February 10, 2014

Residents seek increased police presence following last month’s shooting death in Myrtle Beach

Whenever there’s a serious crime event in a neighborhood, residents often turn to police for help, Myrtle Beach police officials said.

Whenever there’s a serious crime event in a neighborhood, residents often turn to police for help, Myrtle Beach police officials said.

After the fatal shooting of 46-year-old Michael Rogers on 37th Avenue North in Myrtle Beach on Jan. 27, residents of a nearby development have asked if police could be more visible in that area.

Antwuan Nelson is charged with murder, possession of a weapon during a violent crime and manufacturing or distribution of cocaine base in connection with Rogers’ death.

Residents of Broadway Station, a community that sits in an unincorporated part of the county that’s completely surrounded by the city of Myrtle Beach, said they’ve seen criminal activity increase on 37th Avenue North over the years – and that road dead ends into their property.

“What I would like to ask for – you have cruisers up and down Oak Street all day, all night,” said Broadway Station resident Dean Todd during a City Council workshop Feb. 4. “If you have cruisers that are on Oak Street that are not answering a call, can you have them just swing through there. It would increase presence.”

Broadway Station resident Michelle Cantey told City Council members that a bullet from the shooting came through her wall and lodged in her end table next to her sofa.

“It was mere inches from hitting me,” she said. “I’m in knots still. So to this day I still look out the window now to see if I can go to my car. … The night that this happened I actually slept in the hallway to avoid any exterior walls.”

Todd said he recognized that Broadway Station falls outside of Myrtle Beach’s jurisdiction, but said he hoped the city would be able to have more police seen in the areas of the city that surround the condominium development.

Myrtle Beach police spokesman Capt. David Knipes said it’s natural for residents to turn to police when serious crime happens in their neighborhood.

“Certainly an incident like that is going to shock a neighborhood,” he said. “It’s a common reaction.”

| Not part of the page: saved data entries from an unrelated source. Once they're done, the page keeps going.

Background: an optimization exercise with open tools, aiming at small area. Do not read the settings as production practice.

==> 06-06: inputs <==
==> flow/design.v (excerpt) <==
module overlay_top (
    input  logic                        clk,
    input  logic                        reset,
    input  logic                        vsync_i,
    input  logic [12-1:0][10-1:0] region_min_x_i,
    input  logic [12-1:0][10-1:0] region_max_x_i,
    input  logic [12-1:0][10-1:0] region_min_y_i,
    input  logic [12-1:0][10-1:0] region_max_y_i,
    input  overlay_pkg::coord_t         draw_x_i,
    input  overlay_pkg::coord_t         draw_y_i,
    input  logic [8-1:0]       pixel_i,
    input  overlay_pkg::shade_t         brightness_i,
    input  logic [15-1:0]    area_thresh_i,
    input  logic                        highlight_i,
    output overlay_pkg::shade_t         red_o,
    output overlay_pkg::shade_t         green_o,
    output overlay_pkg::shade_t         blue_o
);
==> module pixel_shade, before the edit <==
module pixel_shade (
    input  logic                 clk,
    input  logic                 reset,
    input  logic [8-1:0] pixel_i,
    input  overlay_pkg::shade_t  brightness_i,
    input  logic                 outline_hit_i,
    input  logic                 highlight_i,
    output overlay_pkg::shade_t  red_o,
    output overlay_pkg::shade_t  green_o,
    output overlay_pkg::shade_t  blue_o
);
    logic [2*7-1:0] product;
    overlay_pkg::shade_t       gray_q;
    overlay_pkg::shade_t       gray_out_q;
    logic                      red_q;
    assign product = pixel_i[8-1 -: 7] * brightness_i;
    always_ff @(posedge clk or posedge reset) begin
        if (reset) begin
            gray_q     <= '0;
            gray_out_q <= '0;
            red_q      <= 1'b0;
        end else begin
            gray_q     <= product[2*7-1 -: 7];
            gray_out_q <= gray_q;
            red_q      <= outline_hit_i & highlight_i;
        end
    end
    assign red_o   = gray_out_q | {7{red_q}};
    assign green_o = gray_out_q & {7{~red_q}};
    assign blue_o  = green_o;
endmodule
Settings: LEC_CHECK=0, CAP_MARGIN=20, CORE_MARGIN=2, CORE_UTILIZATION=40, CTS_BUF_LIST=sky130_fd_sc_hd__clkbuf_8, CTS_CLUSTER_SIZE=20, SLEW_MARGIN=20, SYNTH_HIERARCHICAL=1; clock period 10.0 ns.
standard.sh (not shown) runs the stock make flow with config.mk's settings and CLKGATE_MAP_FILE= SYNTH_SCRIPT=/design/flow/synth_recipe.tcl, a recipe that flattens the netlist after the stock synthesis.
==> flow/flow/run.sh <==
#!/bin/bash
# The standard layout, with the smallest buffer (buf_1) as the port buffer
# instead of the delay buffer buffer_ports picks on its own.  Every input and
# output still gets its own buffer.
set -euo pipefail
export BUFFER_PORTS_ARGS="-buffer_cell sky130_fd_sc_hd__buf_1"
bash standard.sh finish > standard_flow.log 2>&1
==> 10-01: changes against 06-06 <==
--- a/flow/design.v
+++ b/flow/design.v
@@ -526,18 +526,22 @@
     output overlay_pkg::shade_t  green_o,
     output overlay_pkg::shade_t  blue_o
 );
-    logic [2*7-1:0] product;
+    overlay_pkg::shade_t       gray_d;
     overlay_pkg::shade_t       gray_q;
     overlay_pkg::shade_t       gray_out_q;
     logic                      red_q;
-    assign product = pixel_i[8-1 -: 7] * brightness_i;
+    gray_mul u_gray_mul (
+        .a (pixel_i[8-1 -: 7]),
+        .b (brightness_i),
+        .p (gray_d)
+    );
     always_ff @(posedge clk or posedge reset) begin
         if (reset) begin
             gray_q     <= '0;
             gray_out_q <= '0;
             red_q      <= 1'b0;
         end else begin
-            gray_q     <= product[2*7-1 -: 7];
+            gray_q     <= gray_d;
             gray_out_q <= gray_q;
             red_q      <= outline_hit_i & highlight_i;
         end
@@ -546,6 +550,113 @@
     assign green_o = gray_out_q & {7{~red_q}};
     assign blue_o  = green_o;
 endmodule
+module gray_mul (
+    input  logic [6:0] a,
+    input  logic [6:0] b,
+    output logic [6:0] p
+);
+    logic g1, g2, g3, g4, g5, g6, g7, g8, g9, g10, g11, g12, g13, g14, g15, g16;
+    logic g17, g18, g19, g20, g21, g22, g23, g24, g25, g26, g27, g28, g29, g30, g31, g32;
+    logic g33, g34, g35, g36, g37, g38, g39, g40, g41, g42, g43, g44, g45, g46, g47, g48;
+    logic g49, g50, g51, g52, g53, g54, g55, g56, g57, g58, g59, g60, g61, g62, g63, g64;
+    logic g65, g66, g67, g68, g69, g70, g71, g72, g73, g74, g75, g76, g77, g78, g79, g80;
+    logic g81, g82, g83, g84, g85, g86, g87, g88, g89, g90, g91, g92, g93, g94, g95, g96;
+    logic g97, g98, g99, g100, g101, g102, g103, g104, g105, g106, g107, g108, g109, g110, g111, g112;
+    logic g113, g114, g115, g116, g117, g118, g119, g120, g121, g122, g123, g124, g125, g126, g127, g128;
+    logic g129, g130, g131, g132, g133;
+    assign g1 = a[0] & b[0];
+    assign g2 = a[0] & b[1];
+    assign g3 = a[0] & b[2];
+    assign g4 = a[0] & b[3];
+    assign g5 = a[0] & b[4];
+    assign g6 = a[0] & b[5];
+    assign g7 = a[0] & b[6];
+    assign g8 = a[1] & b[0];
+    assign g9 = a[1] & b[1];
+    assign g10 = a[1] & b[2];
+    assign g11 = a[1] & b[3];
+    assign g12 = a[1] & b[4];
+    assign g13 = a[1] & b[5];
+    assign g14 = a[1] & b[6];
+    assign g15 = a[2] & b[0];
+    assign g16 = a[2] & b[1];
+    assign g17 = a[2] & b[2];
+    assign g18 = a[2] & b[3];
+    assign g19 = a[2] & b[4];
+    assign g20 = a[2] & b[5];
+    assign g21 = a[2] & b[6];
+    assign g22 = a[3] & b[0];
+    assign g23 = a[3] & b[1];
+    assign g24 = a[3] & b[2];
+    assign g25 = a[3] & b[3];
+    assign g26 = a[3] & b[4];
+    assign g27 = a[3] & b[5];
+    assign g28 = a[3] & b[6];
+    assign g29 = a[4] & b[0];
+    assign g30 = a[4] & b[1];
+    assign g31 = a[4] & b[2];
+    assign g32 = a[4] & b[3];
+    assign g33 = a[4] & b[4];
+    assign g34 = a[4] & b[5];
+    assign g35 = a[4] & b[6];
+    assign g36 = a[5] & b[0];
+    assign g37 = a[5] & b[1];
+    assign g38 = a[5] & b[2];
+    assign g39 = a[5] & b[3];
+    assign g40 = a[5] & b[4];
+    assign g41 = a[5] & b[5];
+    assign g42 = a[5] & b[6];
+    assign g43 = a[6] & b[0];
+    assign g44 = a[6] & b[1];
+    assign g45 = a[6] & b[2];
+    assign g46 = a[6] & b[3];
+    assign g47 = a[6] & b[4];
+    assign g48 = a[6] & b[5];
+    assign g49 = a[6] & b[6];
+    ovl_ha u_g50 (.a(g7), .b(g13), .s(g50), .co(g51));
+    ovl_ha u_g52 (.a(g14), .b(g20), .s(g52), .co(g53));
+    ovl_ha u_g54 (.a(g5), .b(g11), .s(g54), .co(g55));
+    ovl_fa u_g56 (.a(g6), .b(g12), .c(g18), .s(g56), .co(g57));
+    ovl_ha u_g58 (.a(g24), .b(g30), .s(g58), .co(g59));
+    ovl_fa u_g60 (.a(g50), .b(g19), .c(g25), .s(g60), .co(g61));
+    ovl_fa u_g62 (.a(g31), .b(g37), .c(g43), .s(g62), .co(g63));
+    ovl_fa u_g64 (.a(g51), .b(g52), .c(g26), .s(g64), .co(g65));
+    ovl_fa u_g66 (.a(g32), .b(g38), .c(g44), .s(g66), .co(g67));
+    ovl_fa u_g68 (.a(g53), .b(g21), .c(g27), .s(g68), .co(g69));
+    ovl_fa u_g70 (.a(g33), .b(g39), .c(g45), .s(g70), .co(g71));
+    ovl_fa u_g72 (.a(g28), .b(g34), .c(g40), .s(g72), .co(g73));
+    ovl_ha u_g74 (.a(g4), .b(g10), .s(g74), .co(g75));
+    ovl_fa u_g76 (.a(g54), .b(g17), .c(g23), .s(g76), .co(g77));
+    ovl_fa u_g78 (.a(g55), .b(g56), .c(g58), .s(g78), .co(g79));
+    ovl_fa u_g80 (.a(g57), .b(g59), .c(g60), .s(g80), .co(g81));
+    ovl_fa u_g82 (.a(g61), .b(g63), .c(g64), .s(g82), .co(g83));
+    ovl_fa u_g84 (.a(g65), .b(g67), .c(g68), .s(g84), .co(g85));
+    ovl_fa u_g86 (.a(g69), .b(g71), .c(g72), .s(g86), .co(g87));
+    ovl_fa u_g88 (.a(g73), .b(g35), .c(g41), .s(g88), .co(g89));
+    ovl_ha u_g90 (.a(g3), .b(g9), .s(g90), .co(g91));
+    ovl_fa u_g92 (.a(g74), .b(g16), .c(g22), .s(g92), .co(g93));
+    ovl_fa u_g94 (.a(g75), .b(g76), .c(g29), .s(g94), .co(g95));
+    ovl_fa u_g96 (.a(g77), .b(g78), .c(g36), .s(g96), .co(g97));
+    ovl_fa u_g98 (.a(g79), .b(g80), .c(g62), .s(g98), .co(g99));
+    ovl_fa u_g100 (.a(g81), .b(g82), .c(g66), .s(g100), .co(g101));
+    ovl_fa u_g102 (.a(g83), .b(g84), .c(g70), .s(g102), .co(g103));
+    ovl_fa u_g104 (.a(g85), .b(g86), .c(g46), .s(g104), .co(g105));
+    ovl_fa u_g106 (.a(g87), .b(g88), .c(g47), .s(g106), .co(g107));
+    ovl_fa u_g108 (.a(g89), .b(g42), .c(g48), .s(g108), .co(g109));
+    ovl_ha u_g110 (.a(g2), .b(g8), .s(g110), .co(g111));
+    ovl_fa u_g112 (.a(g90), .b(g15), .c(g111), .s(g112), .co(g113));
+    ovl_fa u_g114 (.a(g91), .b(g92), .c(g113), .s(g114), .co(g115));
+    ovl_fa u_g116 (.a(g93), .b(g94), .c(g115), .s(g116), .co(g117));
+    ovl_fa u_g118 (.a(g95), .b(g96), .c(g117), .s(g118), .co(g119));
+    ovl_fa u_g120 (.a(g97), .b(g98), .c(g119), .s(g120), .co(g121));
+    ovl_fa u_g122 (.a(g99), .b(g100), .c(g121), .s(g122), .co(g123));
+    ovl_fa u_g124 (.a(g101), .b(g102), .c(g123), .s(g124), .co(g125));
+    ovl_fa u_g126 (.a(g103), .b(g104), .c(g125), .s(g126), .co(g127));
+    ovl_fa u_g128 (.a(g105), .b(g106), .c(g127), .s(g128), .co(g129));
+    ovl_fa u_g130 (.a(g107), .b(g108), .c(g129), .s(g130), .co(g131));
+    ovl_fa u_g132 (.a(g109), .b(g49), .c(g131), .s(g132), .co(g133));
+    assign p = {g133, g132, g130, g128, g126, g124, g122};
+endmodule
 module overlay_top (
     input  logic                        clk,
     input  logic                        reset,
==> flow/config.mk (replaced) <==
export PLATFORM = sky130hd
export DESIGN_NAME = overlay_top
export DESIGN_NICKNAME = overlay_top
export VERILOG_FILES = /design/flow/design.v
export SDC_FILE = /design/flow/constraint.sdc
export NUM_CORES = 4
export LEC_CHECK = 0
export CAP_MARGIN = 10
export CORE_MARGIN = 2
export CORE_UTILIZATION = 55
export CTS_BUF_LIST = sky130_fd_sc_hd__clkbuf_8
export CTS_CLUSTER_SIZE = 20
export SLEW_MARGIN = 10
export SYNTH_HIERARCHICAL = 1
==> 10-26: changes against 06-06 <==
==> flow/flow/run.sh (replaced) <==
#!/bin/bash
# The standard layout with two changes:
#  - the smallest buffer (buf_1) as the port buffer instead of the delay buffer
#    buffer_ports picks on its own; every input and output still gets its own
#    buffer;
#  - at floorplan, the buffers from synthesis are removed instead of running a
#    timing repair on the unplaced netlist (REMOVE_ABC_BUFFERS), which upsizes
#    hundreds of cells against wire-less timing; placement and CTS repair the
#    real timing later.
set -euo pipefail
export BUFFER_PORTS_ARGS="-buffer_cell sky130_fd_sc_hd__buf_1"
export REMOVE_ABC_BUFFERS=1
bash standard.sh finish > standard_flow.log 2>&1
==> summary.txt <==
Of 10-01 and 10-26, 10-26 has the higher via count (gap about 0.9%, measured against 10-26). Between 06-06 and 10-01, the lower clock-buffer cell count is in 06-06 (gap 3). In 10-01 the cell area is lower than in 10-26, by about 2%. Between 10-26 and 06-06, the lower non-clock buffer count is in 06-06 (gap 99). Worst hold slack, lowest first: 10-26, 10-01, 06-06. First-iteration DRC count: 06-06 > 10-01 > 10-26.
==> figures <==
	10-26	06-06	10-01
Result of the run	timing/DRC/antenna clean	timing/DRC/antenna clean	timing/DRC/antenna clean
Total routed wire length on the met1 layer	85300 µm	88100 µm	82700 µm
Total length of routed met2 wires	96300 µm	99300 µm	94800 µm
Final area over synthesized area	1.132x	1.128x	1.117x
Final design area excluding fillers	69300 µm²	69000 µm²	67900 µm²
CP required	10.57 ns	10.54 ns	10.55 ns
GRT Overall Usage	26.7%	27.9%	37.6%
Number of placed cells counting well taps	7651	7552	6930
Met3 usage in global routing	5.83%	6.58%	8.19%
Met3 wire length	16800 µm	19300 µm	18200 µm
Area of the multi-input gates	36800 µm²	37300 µm²	37000 µm²
Count of non-CTS inverters in the layout	276	276	256
Arithmetic-cell share of the synthesized area counting full adders, half adders and majority gates	28.5%	28.5%	28.5%
Count of inserted antenna diode cells	15	15	22
Worst path arrival time	10.30 ns	9.80 ns	9.85 ns
Average footprint of a synthesized cell	12.1 µm²	12.1 µm²	12.2 µm²
Category of the critical setup timing path	in2reg	reg2reg	reg2reg
No functional check of the RTL was part of any run of this note.

-- re-timing with driven ports --
In the flow no input, the clock included, has a driving cell. The finished layouts below were timed again as built, in two steps.
Step 1 (the two cells are an assumption about what drives the block):
set clk [get_ports {clk}]
set_driving_cell -lib_cell sky130_fd_sc_hd__clkbuf_16 $clk
set_driving_cell -lib_cell sky130_fd_sc_hd__buf_2 [delete_from_list [all_inputs] $clk]
Step 2 times the ports against the registers' clock, not the clock port: input delays grow and output delays shrink by t, the midpoint of the rising clock arrivals with the driver on.
a / b / c = ideal ports / drivers / drivers and shift; a / b = the first two.
run | t (ns) | setup slack, ns | slew at the worst register clock pin (ns)
06-06 | 0.938 | 0.738 / 0.738 / -0.090 | 0.08 / 0.08
10-01 | 0.916 | 0.691 / 0.691 / -0.120 | 0.07 / 0.07
10-26 | 0.946 | 0.265 / 0.316 / -0.630 | 0.07 / 0.07
With both steps, setup timing fails in every run listed, where it was met with ideal ports. For 10-26, which loses most, drivers alone change the setup slack by +0.051 ns; drivers and shift together by -0.895 ns.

He said sometimes residents will see criminal activity in their neighborhood but won’t call police until something serious happens.

“And then they say, ‘this has been happening for years,’ ” he said.

Knipes encouraged area residents to come together as a neighborhood and work with public safety and code enforcement to address any and all illegal activity that’s observed.

Officer Pete Woods, who runs the city’s 25 neighborhood watch groups, said he was contacted before the shooting happened by people along Oak Street to form a neighborhood watch program.

“That neighborhood had one meeting about three years ago, but they never met again,” he said. “That neighborhood, unfortunately, now is going to get on board. … I’m hoping that 60 people show up at that meeting and we take back that neighborhood.”

A meeting is scheduled for 7 p.m. Wednesday at Good Shepherd Orthodox Anglican Church, 700 35th Ave. N., Myrtle Beach, Woods said.

Knipes said the police department will listen to the Broadway Station residents’ concerns and do what they can, while staying within their jurisdiction.

“If there’s an issue they have that’s coming from the city, we are going to address it,” he said.